Yoke Peng Loh is an American biochemist and molecular biologist currently acting as Senior Investigator and Head at the Section on Cellular Neurobiology, Laboratory of Developmental Neurobiology, Eunice Kennedy Shriver National Institute of Child Health and Human Development (NICHD), National Institutes of Health (NIH). She earned a B.S. in biochemistry at University College Dublin in 1969 and a Ph.D. from the University of Pennsylvania in 1973. She did her postdoctoral work with Harold Gainer at NIH and at the Max Planck Institute in Germany.

== Research==

Loh is recognized for her work in regulated secretory protein sorting in endocrine cells, protein processing and trafficking, mechanisms underlying the intracellular sorting of peptide hormones and neurotransmitters to the regulated secretory pathway, and key proteolytic events and enzymes involved in the processing of prohormones to biologically active peptides in the endocrine and nervous systems.

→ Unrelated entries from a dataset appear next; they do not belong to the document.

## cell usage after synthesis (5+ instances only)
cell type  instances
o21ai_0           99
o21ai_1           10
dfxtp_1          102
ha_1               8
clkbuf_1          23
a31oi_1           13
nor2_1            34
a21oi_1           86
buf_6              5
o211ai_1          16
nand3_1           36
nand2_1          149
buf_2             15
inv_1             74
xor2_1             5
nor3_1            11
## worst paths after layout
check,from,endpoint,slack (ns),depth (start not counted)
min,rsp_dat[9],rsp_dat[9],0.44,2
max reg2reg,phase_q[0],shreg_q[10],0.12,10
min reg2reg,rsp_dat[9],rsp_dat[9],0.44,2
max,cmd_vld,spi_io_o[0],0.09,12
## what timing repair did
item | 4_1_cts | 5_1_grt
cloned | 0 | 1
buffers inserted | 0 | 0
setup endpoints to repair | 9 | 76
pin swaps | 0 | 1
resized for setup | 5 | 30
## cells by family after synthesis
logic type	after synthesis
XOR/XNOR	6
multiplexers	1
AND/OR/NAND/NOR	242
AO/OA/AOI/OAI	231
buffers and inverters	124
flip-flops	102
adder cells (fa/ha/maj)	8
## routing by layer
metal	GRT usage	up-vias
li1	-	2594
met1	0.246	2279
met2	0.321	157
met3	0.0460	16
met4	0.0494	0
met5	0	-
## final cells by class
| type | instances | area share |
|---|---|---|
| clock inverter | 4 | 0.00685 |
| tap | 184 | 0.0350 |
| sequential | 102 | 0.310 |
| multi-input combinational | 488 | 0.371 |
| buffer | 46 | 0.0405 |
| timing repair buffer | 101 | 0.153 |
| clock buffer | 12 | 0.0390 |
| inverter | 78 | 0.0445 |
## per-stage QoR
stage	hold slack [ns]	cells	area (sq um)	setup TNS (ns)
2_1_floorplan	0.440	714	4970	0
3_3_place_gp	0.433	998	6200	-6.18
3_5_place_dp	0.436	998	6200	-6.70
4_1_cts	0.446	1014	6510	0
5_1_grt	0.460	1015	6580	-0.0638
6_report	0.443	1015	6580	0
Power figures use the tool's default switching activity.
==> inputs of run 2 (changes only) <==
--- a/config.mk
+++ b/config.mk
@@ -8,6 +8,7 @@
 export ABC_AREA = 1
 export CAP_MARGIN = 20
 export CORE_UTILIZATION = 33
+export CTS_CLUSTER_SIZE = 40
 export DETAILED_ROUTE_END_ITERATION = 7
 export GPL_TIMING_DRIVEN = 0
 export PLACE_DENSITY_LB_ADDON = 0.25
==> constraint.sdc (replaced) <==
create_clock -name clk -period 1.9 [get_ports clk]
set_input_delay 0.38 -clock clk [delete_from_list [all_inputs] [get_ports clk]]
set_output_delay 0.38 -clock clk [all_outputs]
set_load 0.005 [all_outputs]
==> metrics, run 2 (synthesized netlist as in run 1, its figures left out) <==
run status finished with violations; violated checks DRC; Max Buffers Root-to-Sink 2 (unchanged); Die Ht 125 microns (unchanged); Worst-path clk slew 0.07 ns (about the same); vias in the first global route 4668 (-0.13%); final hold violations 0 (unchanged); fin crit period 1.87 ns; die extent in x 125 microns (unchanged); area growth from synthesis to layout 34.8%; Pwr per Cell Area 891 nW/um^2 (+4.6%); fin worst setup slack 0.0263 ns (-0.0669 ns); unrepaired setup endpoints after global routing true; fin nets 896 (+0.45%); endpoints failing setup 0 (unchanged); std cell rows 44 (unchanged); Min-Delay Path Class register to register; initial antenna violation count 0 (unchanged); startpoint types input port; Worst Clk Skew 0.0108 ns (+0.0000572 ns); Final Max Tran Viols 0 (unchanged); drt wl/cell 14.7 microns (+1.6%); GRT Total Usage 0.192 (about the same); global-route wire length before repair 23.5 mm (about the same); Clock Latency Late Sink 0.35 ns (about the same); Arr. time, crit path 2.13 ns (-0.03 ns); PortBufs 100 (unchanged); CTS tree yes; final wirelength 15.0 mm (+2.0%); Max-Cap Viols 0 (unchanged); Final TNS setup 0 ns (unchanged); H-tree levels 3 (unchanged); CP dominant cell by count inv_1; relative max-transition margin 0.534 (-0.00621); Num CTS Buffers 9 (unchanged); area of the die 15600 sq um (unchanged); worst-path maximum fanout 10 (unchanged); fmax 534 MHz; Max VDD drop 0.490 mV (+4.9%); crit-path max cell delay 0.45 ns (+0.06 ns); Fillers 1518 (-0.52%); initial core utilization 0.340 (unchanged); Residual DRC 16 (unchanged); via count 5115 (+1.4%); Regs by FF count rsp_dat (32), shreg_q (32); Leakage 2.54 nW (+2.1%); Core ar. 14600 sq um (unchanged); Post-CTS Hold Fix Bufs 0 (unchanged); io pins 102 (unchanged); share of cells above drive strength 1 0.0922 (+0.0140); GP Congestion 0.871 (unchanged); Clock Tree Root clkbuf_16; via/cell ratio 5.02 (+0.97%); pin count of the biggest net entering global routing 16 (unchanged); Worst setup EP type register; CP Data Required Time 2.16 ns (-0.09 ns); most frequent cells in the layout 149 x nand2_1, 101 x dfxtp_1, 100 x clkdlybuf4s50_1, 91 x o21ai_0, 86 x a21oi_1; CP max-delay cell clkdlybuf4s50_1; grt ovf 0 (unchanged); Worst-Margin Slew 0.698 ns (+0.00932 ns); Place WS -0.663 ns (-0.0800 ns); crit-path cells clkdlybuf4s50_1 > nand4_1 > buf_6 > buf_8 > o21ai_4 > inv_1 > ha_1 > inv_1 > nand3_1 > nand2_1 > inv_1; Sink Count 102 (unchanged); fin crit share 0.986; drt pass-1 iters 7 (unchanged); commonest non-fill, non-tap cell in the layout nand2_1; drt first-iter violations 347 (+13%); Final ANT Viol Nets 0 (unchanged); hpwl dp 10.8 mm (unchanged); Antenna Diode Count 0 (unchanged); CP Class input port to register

Loh has served as an academic advisor or editorial member for several journals: Molecular and Cellular Neurosciences (1995); Endocrinology (1997–2000); International Journal of Molecular Medicine (1997-); and Journal Molecular Neuroscience (2004-).

== Honors and awards ==

- 1986 Pfizer Traveling Scientist
- 1989 Public Health Service "Superior Service Award"; Superior Achievement Award in recognition of promoting Asian Pacific Islander American Activities and the mission of the NIH EEO Program.
- 1994 EEO Special Achievement Award for outstanding contributions to career development of Women Scientists.
- 1998 Asian Pacific American Organization Award for Outstanding Research.
- 1998 Women in Endocrinology Mentor's Award for Outstanding Research and Mentoring, especially in promoting the careers of women scientists.
- 1999 NIH Director's Award.
- 2000 Excellence in Science Award from the Federation of American Societies of Experimental Biology (FASEB): "The Excellence in Science Award recognizes outstanding achievement by women in biological science. Nominations recognize a woman whose career achievements have contributed significantly to further our understanding of a particular discipline by excellence in research." Dr Loh was awarded for Regulated Secretory Protein Sorting in Endocrine Cells: Unmasking Novel Signals, Receptors and Lipid Rafts.
- 2001 NIH Director's Award for Mentoring.
- 2014 Anita B. Roberts Lecture, an honor for distinguished women scientists at the NIH.